Task objective: Using the entries below, output each line exactly from the first through the one that contains "next is taken".

Raw data:
File: src/sv/ngh_pkg.sv
// ----------------------------------------------------------------------------
// ngh_pkg
// shared types and constants of the noise gate with hold and gain smoothing
// ----------------------------------------------------------------------------
package ngh_pkg;

  // gain format q1.16
  localparam int GAIN_FRAC = 16;
  localparam int GAIN_W    = 17;
  localparam logic [GAIN_W-1:0] GAIN_ONE = 17'h10000;

  // configuration register indexes
  typedef enum logic [1:0] {
    REG_THRESHOLD = 2'd0,
    REG_CLOSE     = 2'd1,
    REG_OPEN      = 2'd2,
    REG_HOLD      = 2'd3
  } reg_index_t;

  // sequencer states
  typedef enum logic [3:0] {
    S_IDLE = 4'b0001,
    S_CORR = 4'b0010,
    S_GAIN = 4'b0100,
    S_PROD = 4'b1000
  } state_t;

endpackage

File: src/sv/noise_gate_hold_smooth_unit.sv
// ----------------------------------------------------------------------------
// noise_gate_hold_smooth_unit
// noise gate: threshold compare, hold counter, one-pole gain smoothing
// ----------------------------------------------------------------------------
// a word is accepted only in idle and passes the correction, gain update and
//   product states; one shared multiplier serves the smoothing step and then
//   the output product, so the next word is taken only once the last is done
// a finished word may wait in the output register while the next is taken
// reset (rst, synchronous): gain, hold counter, configuration and output valid go to zero, state to idle
module noise_gate_hold_smooth_unit #(
  parameter int SAMPLE_WIDTH = 16,
  parameter int COEF_WIDTH   = 16
) (
  input  logic clk,
  input  logic rst,
  // configuration write port
  input  logic        cfg_we,
  input  logic [1:0]  cfg_index,
  input  logic [15:0] cfg_data,
  // input stream
  input  logic                               s_tvalid,
  output logic                               s_tready,
  input  logic [((SAMPLE_WIDTH+7)/8)*8-1:0]  s_tdata,  // [SW-1:0] sample_in
  // output stream
  output logic                               m_tvalid,
  input  logic                               m_tready,
  output logic [((SAMPLE_WIDTH+17+7)/8)*8-1:0] m_tdata // sample_out, gain_now
);
  import ngh_pkg::*;

  localparam int TW_OUT = ((SAMPLE_WIDTH + GAIN_W + 7) / 8) * 8;
  // compare width covers magnitude (SW+1 bits) and the 16-bit threshold
  localparam int CMPW   = (SAMPLE_WIDTH + 1 > 17) ? SAMPLE_WIDTH + 1 : 17;
  // shared multiplier operand widths
  localparam int MA     = (SAMPLE_WIDTH > COEF_WIDTH + 1) ? SAMPLE_WIDTH : COEF_WIDTH + 1;
  localparam int MB     = GAIN_W + 1;
  localparam int MP     = MA + MB;
  localparam logic [CMPW-1:0] FULL_SCALE = CMPW'(1) << (SAMPLE_WIDTH - 1);

  // configuration registers
  logic [15:0]           threshold_level;
  logic [COEF_WIDTH-1:0] close_coef;
  logic [COEF_WIDTH-1:0] open_coef;
  logic [15:0]           hold_samples;

  // block state
  state_t            state;
  logic [GAIN_W-1:0] cur_gain;
  logic [GAIN_W-1:0] hold_count;

  // per-word working registers
  logic signed [SAMPLE_WIDTH-1:0] sample_r;
  logic [COEF_WIDTH-1:0]          coef_r;
  logic [GAIN_W-1:0]              diff_r;   // |gain - target|
  logic [GAIN_W-1:0]              corr_r;   // truncated correction term
  logic                           tgt_one;  // target gain is 1.0
  logic                           upd_r;    // gain moves this word

  // output register
  logic signed [SAMPLE_WIDTH-1:0] out_sample;
  logic [GAIN_W-1:0]              out_gain;

  // front-end decision
  logic signed [SAMPLE_WIDTH-1:0] s_sample;
  logic [CMPW-1:0]                mag;
  logic [CMPW-1:0]                thr;
  logic                           target_one;
  logic                           falling;
  logic                           accept;

  // shared multiplier
  logic signed [MA-1:0] mul_a;
  logic signed [MB-1:0] mul_b;
  logic signed [MP-1:0] mul_p;

  logic [GAIN_W-1:0] gain_next;
  logic              out_free;

  assign s_tready = (state == S_IDLE);
  assign accept   = s_tvalid && s_tready;
  assign out_free = !m_tvalid || m_tready;

  assign s_sample = s_tdata[SAMPLE_WIDTH-1:0];

  always_comb begin
    // magnitude, with room for the most negative sample
    if (s_sample[SAMPLE_WIDTH-1]) begin
      mag = CMPW'(-(CMPW'(s_sample)));
    end else begin
      mag = CMPW'(s_sample);
    end
    // threshold saturates at full scale
    thr = CMPW'(threshold_level);
    if (thr > FULL_SCALE) begin
      thr = FULL_SCALE;
    end
    target_one = (mag >= thr);
    // target below gain only when target is zero and gain is nonzero
    falling    = !target_one && (cur_gain != '0);
  end

  // operand select: coef * diff first, then sample * new gain
  always_comb begin
    if (state == S_PROD) begin
      mul_a = MA'(sample_r);
      mul_b = MB'($signed({1'b0, cur_gain}));
    end else begin
      mul_a = MA'($signed({1'b0, coef_r}));
      mul_b = MB'($signed({1'b0, diff_r}));
    end
    mul_p = mul_a * mul_b;
  end

  // one-pole step never overshoots the target
  always_comb begin
    if (!upd_r) begin
      gain_next = cur_gain;
    end else if (tgt_one) begin
      gain_next = GAIN_ONE - corr_r;
    end else begin
      gain_next = corr_r;
    end
  end

  // configuration
  always_ff @(posedge clk) begin
    if (rst) begin
      threshold_level <= '0;
      close_coef      <= '0;
      open_coef       <= '0;
      hold_samples    <= '0;
    end else if (cfg_we) begin
      unique case (reg_index_t'(cfg_index))
        REG_THRESHOLD: threshold_level <= cfg_data;
        REG_CLOSE:     close_coef      <= COEF_WIDTH'(cfg_data);
        REG_OPEN:      open_coef       <= COEF_WIDTH'(cfg_data);
        REG_HOLD:      hold_samples    <= cfg_data;
      endcase
    end
  end

  // sequencer and state
  always_ff @(posedge clk) begin
    if (rst) begin
      state      <= S_IDLE;
      cur_gain   <= '0;
      hold_count <= '0;
      m_tvalid   <= 1'b0;
    end else begin
      // a new word replaces the one taken in the same cycle
      if (state == S_PROD && out_free) begin
        m_tvalid <= 1'b1;
      end else if (m_tready) begin
        m_tvalid <= 1'b0;
      end
      unique case (state)
        S_IDLE: begin
          if (accept) begin
            if (falling) begin
              if (hold_count > GAIN_W'(hold_samples)) begin
                // hold expired, decay with the closing coefficient
                upd_r <= 1'b1;
              end else begin
                upd_r      <= 1'b0;
                hold_count <= hold_count + 1'b1;
              end
              coef_r <= close_coef;
            end else begin
              hold_count <= '0;
              upd_r      <= 1'b1;
              coef_r     <= open_coef;
            end
            tgt_one  <= target_one;
            diff_r   <= target_one ? GAIN_ONE - cur_gain : cur_gain;
            sample_r <= s_sample;
            state    <= S_CORR;
          end
        end
        S_CORR: begin
          corr_r <= mul_p[COEF_WIDTH +: GAIN_W];
          state  <= S_GAIN;
        end
        S_GAIN: begin
          cur_gain <= gain_next;
          state    <= S_PROD;
        end
        S_PROD: begin
          // wait here while the previous word is still unread
          if (out_free) begin
            state <= S_IDLE;
          end
        end
        default: state <= S_IDLE;
      endcase
    end
  end

  // output payload, product floored by the arithmetic shift
  always_ff @(posedge clk) begin
    if (state == S_PROD && out_free) begin
      out_sample <= mul_p[GAIN_FRAC +: SAMPLE_WIDTH];
      out_gain   <= cur_gain;
    end
  end

  assign m_tdata = TW_OUT'({out_gain, out_sample});

`ifndef SYNTHESIS
  // gain stays within q1.16 unity
  a_gain_range: assert property (@(posedge clk) disable iff (rst)
    cur_gain <= GAIN_ONE)
    else $error("smoothed gain above unity");

  // hold counter never passes one above the largest hold count
  a_hold_range: assert property (@(posedge clk) disable iff (rst)
    hold_count <= GAIN_ONE)
    else $error("hold counter out of range");

  // gain changes only in the update step
  a_gain_update: assert property (@(posedge clk) disable iff (rst)
    (state != S_GAIN) |=> $stable(cur_gain))
    else $error("gain changed outside update step");

  // an accepted word leaves the block busy
  a_busy_after_accept: assert property (@(posedge clk) disable iff (rst)
    accept |=> !s_tready)
    else $error("ready right after accept");
`endif

endmodule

Output for this exercise:
File: src/sv/ngh_pkg.sv
// ----------------------------------------------------------------------------
// ngh_pkg
// shared types and constants of the noise gate with hold and gain smoothing
// ----------------------------------------------------------------------------
package ngh_pkg;

  // gain format q1.16
  localparam int GAIN_FRAC = 16;
  localparam int GAIN_W    = 17;
  localparam logic [GAIN_W-1:0] GAIN_ONE = 17'h10000;

  // configuration register indexes
  typedef enum logic [1:0] {
    REG_THRESHOLD = 2'd0,
    REG_CLOSE     = 2'd1,
    REG_OPEN      = 2'd2,
    REG_HOLD      = 2'd3
  } reg_index_t;

  // sequencer states
  typedef enum logic [3:0] {
    S_IDLE = 4'b0001,
    S_CORR = 4'b0010,
    S_GAIN = 4'b0100,
    S_PROD = 4'b1000
  } state_t;

endpackage

File: src/sv/noise_gate_hold_smooth_unit.sv
// ----------------------------------------------------------------------------
// noise_gate_hold_smooth_unit
// noise gate: threshold compare, hold counter, one-pole gain smoothing
// ----------------------------------------------------------------------------
// a word is accepted only in idle and passes the correction, gain update and
//   product states; one shared multiplier serves the smoothing step and then
//   the output product, so the next word is taken only once the last is done
// a finished word may wait in the output register while the next is taken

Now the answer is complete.